Let's run the above code.

Mukeshs-MacBook-Pro:Compilers mukeshtiwari$ ghci stmp.hs 
GHCi, version 7.6.1: http://www.haskell.org/ghc/  :? for help
Loading package ghc-prim ... linking ... done.
Loading package integer-gmp ... linking ... done.
Loading package base ... linking ... done.
[1 of 1] Compiling Main             ( stmp.hs, interpreted )
Ok, modules loaded: Main.
*Main> parse mainParser "" "1" 
Loading package array-0.4.0.1 ... linking ... done.
Loading package deepseq-1.3.0.1 ... linking ... done.
Loading package bytestring-0.10.0.0 ... linking ... done.
Loading package transformers-0.3.0.0 ... linking ... done.
Loading package mtl-2.1.2 ... linking ... done.
Loading package text-0.11.2.3 ... linking ... done.
Loading package parsec-3.1.3 ... linking ... done.
Right "1"
*Main> parse mainParser "" "12"
Right "12"
*Main> parse mainParser "" "123"
Right "123"
*Main> parse mainParser "" "      123"
Right "123"
*Main> parse mainParser "" "  123"
Right "123"
*Main> parse mainParser "" "     123"
Right "123"

Every thing looks good so far. Now we should try some more input.

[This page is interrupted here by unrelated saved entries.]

--- src/rtl/sr_cmd_sequencer_if.sv ---
// ---------------------------------------------------------------------------
// sr_cmd_sequencer_if
//   Bundles the command handshake, the S/R drive to the downstream SR flop,
//   the flop's Q feedback and the completion report of sr_cmd_sequencer.
//
//   req_valid / req_op / req_ready : set(1)/clear(0) request handshake
//   S / R                          : registered drive into the SR flop
//   q_fb                           : Q of the downstream flop (same clock)
//   done_valid / done_err          : one-cycle completion, err = timeout
//   busy                           : sequencer is not idle
//
//   master : requester side (drives requests, consumes S/R and status)
//   slave  : the sequencer itself
// ---------------------------------------------------------------------------
interface sr_cmd_sequencer_if;
  logic req_valid;
  logic req_op;
  logic req_ready;
  logic S;
  logic R;
  logic q_fb;
  logic done_valid;
  logic done_err;
  logic busy;

  modport master (
    output req_valid, req_op, q_fb,
    input  req_ready, S, R, done_valid, done_err, busy
  );

  modport slave (
    input  req_valid, req_op, q_fb,
    output req_ready, S, R, done_valid, done_err, busy
  );
endinterface : sr_cmd_sequencer_if

--- src/rtl/sr_cmd_sequencer.sv ---
// ---------------------------------------------------------------------------
// sr_cmd_sequencer
//   Turns set/clear requests into a registered S or R pulse of PULSE_CYC
//   cycles, waits GAP_CYC quiet cycles, then watches q_fb for up to
//   TIMEOUT_CYC cycles and reports done (done_err=1 if Q never matched).
//   S and R are never high together.
//
//   Ports:
//     clk   : single clock, all state on posedge
//     rst_n : asynchronous active-low reset
//     bus   : sr_cmd_sequencer_if.slave (handshake, S/R, q_fb, status)
// ---------------------------------------------------------------------------
module sr_cmd_sequencer #(
  parameter int PULSE_CYC   = 2,
  parameter int GAP_CYC     = 1,
  parameter int TIMEOUT_CYC = 8
) (
  input  logic                  clk,
  input  logic                  rst_n,
  sr_cmd_sequencer_if.slave     bus
);

  localparam int MAX_PG  = (PULSE_CYC > GAP_CYC) ? PULSE_CYC : GAP_CYC;
  localparam int MAX_CYC = (MAX_PG > TIMEOUT_CYC) ? MAX_PG : TIMEOUT_CYC;
  localparam int CNT_W   = $clog2(MAX_CYC + 1);

  localparam logic [CNT_W-1:0] CNT_ONE     = CNT_W'(1);
  localparam logic [CNT_W-1:0] CNT_PULSE   = CNT_W'(PULSE_CYC);
  localparam logic [CNT_W-1:0] CNT_GAP     = CNT_W'(GAP_CYC);
  localparam logic [CNT_W-1:0] CNT_TIMEOUT = CNT_W'(TIMEOUT_CYC);

  typedef enum logic [1:0] {
    IDLE  = 2'd0,
    DRIVE = 2'd1,
    GAP   = 2'd2,
    CHECK = 2'd3
  } state_t;

  state_t           state_q, state_d;
  logic [CNT_W-1:0] cnt_q, cnt_d;
  logic             op_q, op_d;
  logic             s_q, s_d;
  logic             r_q, r_d;
  logic             done_valid_q, done_valid_d;
  logic             done_err_q, done_err_d;

  // NOTE: every variable assigned below gets a default first, so no path
  // through the case statement can leave a value unassigned (no latches).
  always_comb begin
    state_d      = state_q;
    cnt_d        = cnt_q;
    op_d         = op_q;
    done_valid_d = 1'b0;
    done_err_d   = done_err_q;

    unique case (state_q)
      IDLE: begin
        if (bus.req_valid) begin
          op_d    = bus.req_op;
          cnt_d   = CNT_PULSE;
          state_d = DRIVE;
        end
      end

      DRIVE: begin
        if (cnt_q == CNT_ONE) begin
          cnt_d   = CNT_GAP;
          state_d = GAP;
        end else begin
          cnt_d = cnt_q - CNT_ONE;
        end
      end

      GAP: begin
        if (cnt_q == CNT_ONE) begin
          cnt_d   = CNT_TIMEOUT;
          state_d = CHECK;
        end else begin
          cnt_d = cnt_q - CNT_ONE;
        end
      end

      CHECK: begin
        if (bus.q_fb == op_q) begin
          state_d      = IDLE;
          done_valid_d = 1'b1;
          done_err_d   = 1'b0;
        end else if (cnt_q == CNT_ONE) begin
          state_d      = IDLE;
          done_valid_d = 1'b1;
          done_err_d   = 1'b1;
        end else begin
          cnt_d = cnt_q - CNT_ONE;
        end
      end

      default: state_d = IDLE;
    endcase

    // S/R are registered from the *next* state so the pulse lines up with
    // the DRIVE cycles; one shared op bit makes S&R==1 impossible.
    s_d = (state_d == DRIVE) &&  op_d;
    r_d = (state_d == DRIVE) && !op_d;
  end

  // NOTE: sequential state uses non-blocking assignments only, so every
  // register samples the pre-edge values regardless of statement order.
  always_ff @(posedge clk or negedge rst_n) begin
    if (!rst_n) begin
      state_q      <= IDLE;
      cnt_q        <= '0;
      op_q         <= 1'b0;
      s_q          <= 1'b0;
      r_q          <= 1'b0;
      done_valid_q <= 1'b0;
      done_err_q   <= 1'b0;
    end else begin
      state_q      <= state_d;
      cnt_q        <= cnt_d;
      op_q         <= op_d;
      s_q          <= s_d;
      r_q          <= r_d;
      done_valid_q <= done_valid_d;
      done_err_q   <= done_err_d;
    end
  end

  assign bus.S          = s_q;
  assign bus.R          = r_q;
  assign bus.done_valid = done_valid_q;
  assign bus.done_err   = done_err_q;
  assign bus.req_ready  = (state_q == IDLE);
  assign bus.busy       = (state_q != IDLE);

endmodule : sr_cmd_sequencer

--- src/flat_wrapper.sv ---
// flat-port wrapper written by rule: the top's interface ports become plain ports
module sr_cmd_sequencer_flat 
#(
  parameter int PULSE_CYC   = 2,
  parameter int GAP_CYC     = 1,
  parameter int TIMEOUT_CYC = 8
)
  (clk, rst_n, bus_req_valid, bus_req_op, bus_q_fb, bus_req_ready, bus_S, bus_R, bus_done_valid, bus_done_err, bus_busy);
  sr_cmd_sequencer_if bus_i ();
  input  logic clk;
  input  logic rst_n;
  input wire logic [$bits(bus_i.req_valid)-1:0] bus_req_valid;
  input wire logic [$bits(bus_i.req_op)-1:0] bus_req_op;
  input wire logic [$bits(bus_i.q_fb)-1:0] bus_q_fb;
  output wire logic [$bits(bus_i.req_ready)-1:0] bus_req_ready;
  output wire logic [$bits(bus_i.S)-1:0] bus_S;
  output wire logic [$bits(bus_i.R)-1:0] bus_R;
  output wire logic [$bits(bus_i.done_valid)-1:0] bus_done_valid;
  output wire logic [$bits(bus_i.done_err)-1:0] bus_done_err;
  output wire logic [$bits(bus_i.busy)-1:0] bus_busy;
  assign bus_i.req_valid = bus_req_valid;
  assign bus_i.req_op = bus_req_op;
  assign bus_i.q_fb = bus_q_fb;
  assign bus_req_ready = bus_i.req_ready;
  assign bus_S = bus_i.S;
  assign bus_R = bus_i.R;
  assign bus_done_valid = bus_i.done_valid;
  assign bus_done_err = bus_i.done_err;
  assign bus_busy = bus_i.busy;
  sr_cmd_sequencer #(.PULSE_CYC(PULSE_CYC), .GAP_CYC(GAP_CYC), .TIMEOUT_CYC(TIMEOUT_CYC)) u_core (.clk(clk), .rst_n(rst_n), .bus(bus_i));
endmodule
--- config.mk ---
export PLATFORM = sky130hd
export DESIGN_NAME = sr_cmd_sequencer_flat
export DESIGN_NICKNAME = d
export VERILOG_FILES = /design/src/rtl/sr_cmd_sequencer_if.sv /design/src/rtl/sr_cmd_sequencer.sv /design/src/flat_wrapper.sv
export SDC_FILE = /design/constraint.sdc
export NUM_CORES = 1
export LEC_CHECK = 0
export ABC_AREA = 1
export CAP_MARGIN = 40
export CORE_MARGIN = 4
export CORE_UTILIZATION = 45
export DETAILED_ROUTE_END_ITERATION = 10
export GPL_ROUTABILITY_DRIVEN = 0
export PLACE_DENSITY = 0.68
export SYNTH_ARGS = -nofsm -noshare
export SYNTH_HDL_FRONTEND = slang
export SYNTH_SLANG_ARGS = --single-unit
--- constraint.sdc ---
create_clock -name clk -period 1.55 [get_ports clk]
set_clock_uncertainty 0.05 [all_clocks]
set_input_delay 0.2325 -clock clk [delete_from_list [all_inputs] [get_ports clk]]
set_output_delay 0.2325 -clock clk [all_outputs]
set_load 0.005 [all_outputs]
### After elaboration in Yosys (flattened, before gate mapping)

Index checks and enable logic that the tools add are counted.

* reduce and logical (&&, ||, !) cells: 8
* equal/unequal tests: 9
* multiplexer cells: 19
* $add $sub $neg: 1

Operators by type and width (count)
* 2-to-1 mux 4 bit: 5
* one-hot mux 4 bit (4 select lines): 1
* 2-to-1 mux 2 bit: 5
* one-hot mux 2 bit (4 select lines): 1
* 2-to-1 mux 1 bit: 7
* inequality test 2 bit, second input constant: 3
* == test 2 x 1 -> 1 bit, second input constant: 2
* == test 2 bit, second input constant: 2
* == test 4 x 1 -> 1 bit, second input constant: 1
* nonzero test 2 bit: 2
* subtractor 4 x 1 -> 4 bit, second input constant: 1
* AND reduction 3 bit: 1
* logical AND 1 bit: 2
* zero test 2 bit: 1
* AND reduction 2 bit: 1
* == test 1 bit: 1
* zero test 1 bit: 1

* input port bits: 5
* register bits: 11
* word-level logic and storage cells: 44
* output and inout port bits: 6

### Longest topological paths before layout

* word-level depth: 6
* mapped depth: 9
* gate-level depth less buffers: 9

### Worst setup path after synthesis

No wires, ideal clock.

* kind: register to register
* start: register u_core.cnt_q[1]
* end: register u_core.s_q, in the netlist u_core.bus.S
* path buffers: 0
* data required time: 1.378 ns
* arrival time: 1.134 ns
* period minus slack after synthesis: 1.306 ns
* library setup time: 0.122 ns
* stages on the path, launching flop included: 8
* path slack: 0.244 ns
* path through: dfrtp_1 > inv_1 > ha_1 > nand2_4 > o21ai_0 > nand2_1 > nand2_2 > nor2_1

* longest elaborated chain between the ends: 6
* elaborated cells on any way between the ends: 8
* those cells by class: eq/ne: 2; mux: 5; reduce/logical: 1

RTL lines
* start: declaration: RTL line sr_cmd_sequencer.sv:40 `logic [CNT_W-1:0] cnt_q, cnt_d;`
* start signal: assignment: RTL line sr_cmd_sequencer.sv:119 `cnt_q <= cnt_d;`
* == test 4 x 1 -> 1 bit (*): RTL line sr_cmd_sequencer.sv:66, sr_cmd_sequencer.sv:75, sr_cmd_sequencer.sv:88
* 2-to-1 mux 2 bit: RTL line sr_cmd_sequencer.sv:88 `end else if (cnt_q == CNT_ONE) begin`
* 2-to-1 mux 2 bit: RTL line sr_cmd_sequencer.sv:84 `if (bus.q_fb == op_q) begin`
* one-hot mux 2 bit (4 select lines) (*): RTL line sr_cmd_sequencer.sv:56 `unique case (state_q)`
* == test 2 x 1 -> 1 bit (*): RTL line sr_cmd_sequencer.sv:102 `s_d = (state_d == DRIVE) && op_d;`
* logical AND 1 bit (*): RTL line sr_cmd_sequencer.sv:102
* named net u_core.s_d: RTL line sr_cmd_sequencer.sv:42 `logic s_q, s_d;`
* end signal: assignment: RTL line sr_cmd_sequencer.sv:113 `s_q <= 1'b0;`
* end signal: assignment: RTL line sr_cmd_sequencer.sv:121 `s_q <= s_d;`
* end: declaration: RTL line sr_cmd_sequencer.sv:42

Mark *: on every way through the listed nets, which the timed path passes. The rest lies on a longest branch.
A chain may end at the register's enable or synchronous reset.

### Final worst setup path

* start: register u_core.state_q[0]
* end: output port bus_busy

* longest elaborated chain between the ends: 1

RTL lines
* start: declaration: RTL line sr_cmd_sequencer.sv:39 `state_t state_q, state_d;`
* start signal: assignment: RTL line sr_cmd_sequencer.sv:118 `state_q <= state_d;`
* nonzero test 2 bit: RTL line sr_cmd_sequencer.sv:133 `assign bus.busy = (state_q != IDLE);`
* end: declaration: RTL line flat_wrapper.sv:20 `output wire logic [$bits(bus_i.busy)-1:0] bus_busy;`

Every way passes these cells.

==> results_dict.tcl <==
set metrics [dict create \
    status "finished clean" \
    final_net_count 124 \
    numCtsBuffers 3 \
    fin_setup_tns_ns 0 \
    cp_max_fo 4 \
    synth_xor_area_share_pct 0 \
    synthSimpleGateAreaFrac_pct 44.3 \
    clk_latency_ns 0.27 \
    syn_inst 96 \
    ys_seq_area_share_pct 39.5 \
    crit_required_ns 1.27 \
    fmax_mhz 673 \
    crit_type "flip-flop to primary output" \
    period_share_pct 95.9 \
    first_pass_iters 4 \
    synth_area_leader_cell "dfrtp_1" \
    n_fill_cell 118 \
    end_kind "primary output" \
    final_hold_viol_count 0 \
    grt-ovfl-total 0 \
    yosys.area.top_type_share_pct 39.5 \
    setup-violations-final 0 \
    ir_worst_vdd_uv 1170 \
    tritoncts "yes" \
    postRouteAntennaNets 0 \
    final_cells 131 \
    grt_pass1_wl_mm 2.43 \
    ios 11 \
    area_growth_syn_to_layout_pct 27.3 \
    dp_cells 122 \
    ys_types 14 \
    via_count 626 \
    rows 13 \
    antenna_found_initial 0 \
    synth_area_per_cell_um2 7.26 \
    track_usage_pct 16.3 \
    route.detailed.drc 0 \
    synth_top_family_by_area "simple AND/OR/NAND/NOR gates" \
    multi_input_area_um2 354 \
    post_drt_wl_per_cell_um 11.3 \
    powerDensity_nw_per_um2 2190 \
    synth.net_count 103 \
    post-dp-hpwl_mm 1.04 \
    cap_viol_max_count 0 \
    maxSlewViolCount 0 \
    synth_area_leaders "dfrtp_1, nand2_1, nand3_1, inv_1, nand2_4" \
    synth_mux_area_share_pct 0 \
    cts.sinks 11 \
    clockBufferDepth 2 \
    fp.dieW_um 47.4 \
    wl_mm 1.48 \
    synth-compound-area-share_pct 2.87 \
    finalHoldWorstSlack_ns 0.240 \
    insertedDiodeCount 0 \
    yosys_warnings 0 \
    timing_worst_slew_pin_value_ns 0.496 \
    htreeDepth 1 \
    power.total_uw 1940 \
    p_leak_uw 0.000497 \
    portBuffers 10 \
    start_util_pct 50.4 \
    viasPerCell 4.78 \
    crit_path_start_kind "flip-flop" \
    die_h_um 47.4 \
    final-seq-area_um2 278 \
    cts.root.buffer_cell "clkbuf_4" \
    min_period_ns 1.49 \
    max-slew-margin-rel_pct 66.8 \
    clkTransAtPathRegs_ns 0.07 \
    synthAdderAreaFrac_pct 3.59 \
    grt_pass1_vias 574 \
    synth_seq_cells 11 \
    core-area_um2 1380 \
    hold_path.class "input pin to async pin" \
    die_area_um2 2240 \
    arrival_ns 1.20 \
    netlist_area_um2 697 \
    drive_above_1_share_pct 23.3 \
    grt_max_degree 12 \
    drt_iter0_markers 8 \
]
==> cell type report <==
cell class | instances | share of cell area (%)
multi-input combinational | 67 | 39.9
sequential | 11 | 31.3
clock buffer | 4 | 2.96
inverter | 18 | 7.62
tap | 15 | 2.12
timing repair buffer | 16 | 16.1
==> cells in the mapped netlist (all sizes together) <==
cell	count
nand4	1
inv	18
nand2	36
ha	2
o21ai	4
nor2	12
dfrtp	11
nand3	12
==> sequential cells by signal, indices dropped and copies added, names as in the netlist <==
signal	cells
u_core.state_q	2
u_core.cnt_q	4
u_core.bus.R	1
u_core.op_q	1
u_core.bus.done_valid	1
u_core.bus.S	1
u_core.bus.done_err	1
==> where the power goes <==
| part | switching (uW) | total (uW) | internal, uW | leakage (uW) |
|---|---|---|---|---|
| sequential | 107 | 534 | 426 | 0.000133 |
| clock | 97.6 | 197 | 99.7 | 0.0000150 |
| combinational | 687 | 1210 | 523 | 0.000348 |
| total | 891 | 1940 | 1050 | 0.000497 |
==> layout by cell type, fill, tap and decap left out <==
cell type	count
nand3_1	12
nor2_1	9
o21ai_0	1
nand2_4	4
buf_4	6
clkbuf_4	3
dlygate4sd2_1	2
dfrtp_1	9
dfrtp_2	2
o21ai_1	3
clkdlybuf4s50_1	8
inv_1	15
inv_2	3
nand4_1	1
nor2_2	1
ha_1	2
nand2_1	26
nand2_2	6
nor2_4	2
clkbuf_1	1
==> critical path, cell delays in order (launching register included) <==
cell and delay [ns]:
dfrtp_2 0.43, nor2_4 0.14, inv_1 0.09, dlygate4sd2_1 0.27
==> timing repair <==
item	in CTS	in global routing
gates resized for setup	4	0
setup buffers	3	2
hold buffers	0	0
pin swaps	1	1
setup endpoints to repair	2	1
==> logic make-up (layout without fill, tap and decap cells) <==
group	Yosys count	after routing
compound gates	4	4
flops	11	11
simple gates	61	61
fa+ha+maj	2	2
buf+inv	18	38
==> stage by stage <==
stage	utilization, %	setup slack, ns	instance area [um2]
2_1_floorplan	-	0.244	697
3_3_place_gp	59.5	0.128	823
3_5_place_dp	59.5	0.118	823
4_1_cts	63.1	0.0619	872
5_1_grt	64.2	-0.00153	887
6_report	64.2	0.0638	887
==> worst paths after layout <==
check / end / from / cells past startpoint / slack, ns
setup / recovery: bus_busy / u_core.state_q[0]$_DFF_PN0_ / 3 / 0.06
hold / removal: u_core.bus.done_valid$_DFF_PN0_ / rst_n / 1 / 0.24
setup reg to reg: u_core.bus.S$_DFF_PN0_ / u_core.cnt_q[1]$_DFFE_PN0P_ / 7 / 0.14
hold reg to reg: u_core.bus.done_err$_DFFE_PN0P_ / u_core.bus.done_err$_DFFE_PN0P_ / 2 / 0.45
max in group asynchronous: u_core.state_q[1]$_DFF_PN0_ / rst_n / 1 / 0.84
min in group clk: u_core.bus.done_err$_DFFE_PN0P_ / u_core.bus.done_err$_DFFE_PN0P_ / 2 / 0.45
==> metal layers <==
metal  part of all wire [%]  up-vias  track usage [%]
met5                      0        -                0
met4                    2.6        0             9.94
met3                    5.7        4             6.13
met2                     44       20             24.3
met1                     48      267             19.6
li1                       -      335                -
Note: power is estimated with default switching activity, not from simulation.
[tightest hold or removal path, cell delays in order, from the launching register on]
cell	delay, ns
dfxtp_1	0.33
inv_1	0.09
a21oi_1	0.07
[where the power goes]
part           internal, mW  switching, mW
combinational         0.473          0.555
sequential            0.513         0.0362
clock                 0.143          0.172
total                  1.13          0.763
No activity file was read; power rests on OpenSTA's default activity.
$ cat src/rtl/divider_sequencer.sv
// Programmable clock divider with a valid/ready config port.
// Divisor changes are applied only at a half-period boundary.
module divider_sequencer #(
  parameter int WIDTH = 15,
  parameter int unsigned DEFAULT_HALF = 24999
) (
  input  logic             clockin,
  input  logic             reset,
  input  logic             cfg_valid,
  output logic             cfg_ready,
  input  logic [WIDTH-1:0] cfg_half,
  input  logic             cfg_oneshot,
  input  logic             start,
  input  logic             stop,
  output logic             clockout,
  output logic             tick,
  output logic             busy,
  output logic             done
);

  typedef enum logic {IDLE, RUN} state_t;

  state_t           state;
  logic [WIDTH-1:0] count;
  logic [WIDTH-1:0] active_half;
  logic             active_oneshot;
  logic [WIDTH-1:0] shadow_half;
  logic             shadow_oneshot;
  logic             pending;
  logic             xfer;
  logic             wrap;

  assign cfg_ready = ~pending;
  assign xfer      = cfg_valid & cfg_ready;
  assign wrap      = (count == active_half);

  // Sequencer: handshake, counter, toggle, boundary apply, one-shot
  always_ff @(posedge clockin) begin
    if (reset) begin
      state          <= IDLE;
      count          <= '0;
      active_half    <= WIDTH'(DEFAULT_HALF);
      active_oneshot <= 1'b0;
      shadow_half    <= '0;
      shadow_oneshot <= 1'b0;
      pending        <= 1'b0;
      clockout       <= 1'b0;
      tick           <= 1'b0;
      done           <= 1'b0;
      busy           <= 1'b0;
    end else begin
      tick <= 1'b0;
      done <= 1'b0;
      case (state)
        IDLE: begin
          if (xfer) begin
            active_half    <= cfg_half;
            active_oneshot <= cfg_oneshot;
          end
          if (start && !stop) begin
            state    <= RUN;
            busy     <= 1'b1;
            count    <= '0;
            clockout <= 1'b0;
          end
        end
        RUN: begin
          if (stop) begin
            state    <= IDLE;
            busy     <= 1'b0;
            count    <= '0;
            clockout <= 1'b0;
            // Leaving RUN: a held config goes live now
            if (pending) begin
              active_half    <= shadow_half;
              active_oneshot <= shadow_oneshot;
              pending        <= 1'b0;
            end else if (xfer) begin
              active_half    <= cfg_half;
              active_oneshot <= cfg_oneshot;
            end
          end else begin
            if (xfer) begin
              shadow_half    <= cfg_half;
              shadow_oneshot <= cfg_oneshot;
              pending        <= 1'b1;
            end
            if (wrap) begin
              count    <= '0;
              tick     <= 1'b1;
              clockout <= ~clockout;
              if (pending) begin
                active_half    <= shadow_half;
                active_oneshot <= shadow_oneshot;
                pending        <= 1'b0;
              end
              // Falling toggle ends a one-shot period
              if (active_oneshot && clockout) begin
                state <= IDLE;
                busy  <= 1'b0;
                done  <= 1'b1;
              end
            end else begin
              count <= count + 1'b1;
            end
          end
        end
        default: state <= IDLE;
      endcase
    end
  end

endmodule
File: src/rtl/ooo6502_pkg.sv
// ooo6502_pkg: shared 6502 fetch types, addressing modes and instruction-length constants
package ooo6502_pkg;

    localparam int PC_W = 16;

    localparam logic [1:0] LEN1 = 2'd1;
    localparam logic [1:0] LEN2 = 2'd2;
    localparam logic [1:0] LEN3 = 2'd3;

    typedef enum logic [3:0] {
        AM_IMP, AM_IMM, AM_ZP, AM_ZPX, AM_ZPY, AM_IZX,
        AM_IZY, AM_REL, AM_ABS, AM_ABX, AM_ABY, AM_IND
    } am_e;

    function automatic logic [1:0] am_len(input am_e m);
        return (m == AM_IMP) ? LEN1 :
               (m == AM_ABS || m == AM_ABX || m == AM_ABY || m == AM_IND) ? LEN3 : LEN2;
    endfunction

endpackage

File: src/rtl/op_len_6502.sv
// op_len_6502: combinational 6502 opcode to length / undocumented-opcode decoder
// IFETCH_ILLEGAL_TRAP_EN: when defined, undocumented NMOS opcodes decode as 1 byte and flag illegal.
module op_len_6502
    import ooo6502_pkg::*;
(
    input  logic [7:0] opcode,
    output logic [1:0] len,
    output logic       illegal
);

    logic [2:0] a;
    logic [2:0] b;
    logic [1:0] c;
    am_e        mode;
    logic       idx_y;

    assign {a, b, c} = opcode;
    // STX/LDX and their undocumented neighbours in rows 8x/9x, Ax/Bx index with Y
    assign idx_y = (a == 3'd4) || (a == 3'd5);

    // addressing mode from the aaabbbcc column layout of the opcode map
    always_comb begin
        mode = AM_IMP;
        case (c)
            2'b00:
                case (b)
                    3'd0:    mode = (a == 3'd1) ? AM_ABS : a[2] ? AM_IMM : AM_IMP;
                    3'd1:    mode = AM_ZP;
                    3'd3:    mode = (a == 3'd3) ? AM_IND : AM_ABS;
                    3'd4:    mode = AM_REL;
                    3'd5:    mode = AM_ZPX;
                    3'd7:    mode = AM_ABX;
                    default: mode = AM_IMP;
                endcase
            2'b10:
                case (b)
                    3'd0:    mode = AM_IMM;
                    3'd1:    mode = AM_ZP;
                    3'd3:    mode = AM_ABS;
                    3'd5:    mode = idx_y ? AM_ZPY : AM_ZPX;
                    3'd7:    mode = idx_y ? AM_ABY : AM_ABX;
                    default: mode = AM_IMP;
                endcase
            default:
                case (b)
                    3'd0:    mode = AM_IZX;
                    3'd1:    mode = AM_ZP;
                    3'd2:    mode = AM_IMM;
                    3'd3:    mode = AM_ABS;
                    3'd4:    mode = AM_IZY;
                    3'd5:    mode = (c[1] && idx_y) ? AM_ZPY : AM_ZPX;
                    3'd6:    mode = AM_ABY;
                    default: mode = (c[1] && idx_y) ? AM_ABY : AM_ABX;
                endcase
        endcase
    end

`ifdef IFETCH_ILLEGAL_TRAP_EN
    logic undoc;

    // holes in the documented NMOS opcode map
    assign undoc = (c == 2'b11) ||
                   (c == 2'b01 && b == 3'd2 && a == 3'd4) ||
                   (c == 2'b00 && ((b == 3'd0 && a == 3'd4) ||
                                   (b == 3'd1 && (a == 3'd0 || a == 3'd2 || a == 3'd3)) ||
                                   (b == 3'd3 && a == 3'd0) ||
                                   (b == 3'd5 && !idx_y) ||
                                   (b == 3'd7 && a != 3'd5))) ||
                   (c == 2'b10 && ((b == 3'd0 && a != 3'd5) ||
                                   (b == 3'd4) ||
                                   (b == 3'd6 && !idx_y) ||
                                   (b == 3'd7 && a == 3'd4)));
    assign illegal = undoc;
    assign len     = undoc ? LEN1 : am_len(mode);
`else
    assign illegal = 1'b0;
    assign len     = am_len(mode);
`endif

endmodule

*Main> parse mainParser "" "123 "
Left (line 1, column 4):
unexpected ' '
expecting digit or end of input

Oops! Some thing went wrong with our parser. Can you spot the difference in input ? Now if you have spotted the difference, you can see that there is space at the end in second case but how come this parser is able to handle the spaces before number literals ? Remember whiteSpace function, it eats all the spaces before the number literals and give the remaining input to rest of code ( many digit ) which keep consuming as many number literals as it can before encountering something which is not digit. Again the rest of input ( in our case remaining spaces ) is passed to eof so our parser complains about space. Can we ignore these spaces while reading the number literals ? We know that whiteSpace eats zero or more spaces so add it our code( Ignore <* for a moment ).

import Text.Parsec
import qualified Text.Parsec.Token as T
import Text.Parsec.String ( Parser )
import Text.Parsec.Language (haskellDef)
import Control.Applicative ( (<*) )
lexer = T.makeTokenParser haskellDef

whiteSpace :: Parser ()
whiteSpace = T.whiteSpace lexer

lexeme = T.lexeme lexer

mainParser  = do whiteSpace
                 ds <- many  ( digit <* whiteSpace )
                 eof
                 return  ds

and after running this code

*Main> parse mainParser ""   "    31312 "
Right "31312"
*Main> parse mainParser ""   "    3131 2 "
Right "31312"
*Main> parse mainParser ""   "    313 1 2 "
Right "31312"
*Main> parse mainParser ""   "    3 1 3 1 2 "
Right "31312"
*Main> parse mainParser ""   "    31 3 1 2 "
Right "31312"

Now it looks fine. Let's try to see how this code is able to handle the space. All initial spaces are taken by whiteSpace and remaining input is passed to next function ( many ( digit <* whiteSpace ) ). Here digit consumes a number literal and whiteSpace consumes zero or more space and result of this computation is result of digit. Looking at the documentation of lexeme, lexeme p first applies parser p and than the whiteSpace parser so lexeme digit will first consume a digit and then zero or more space.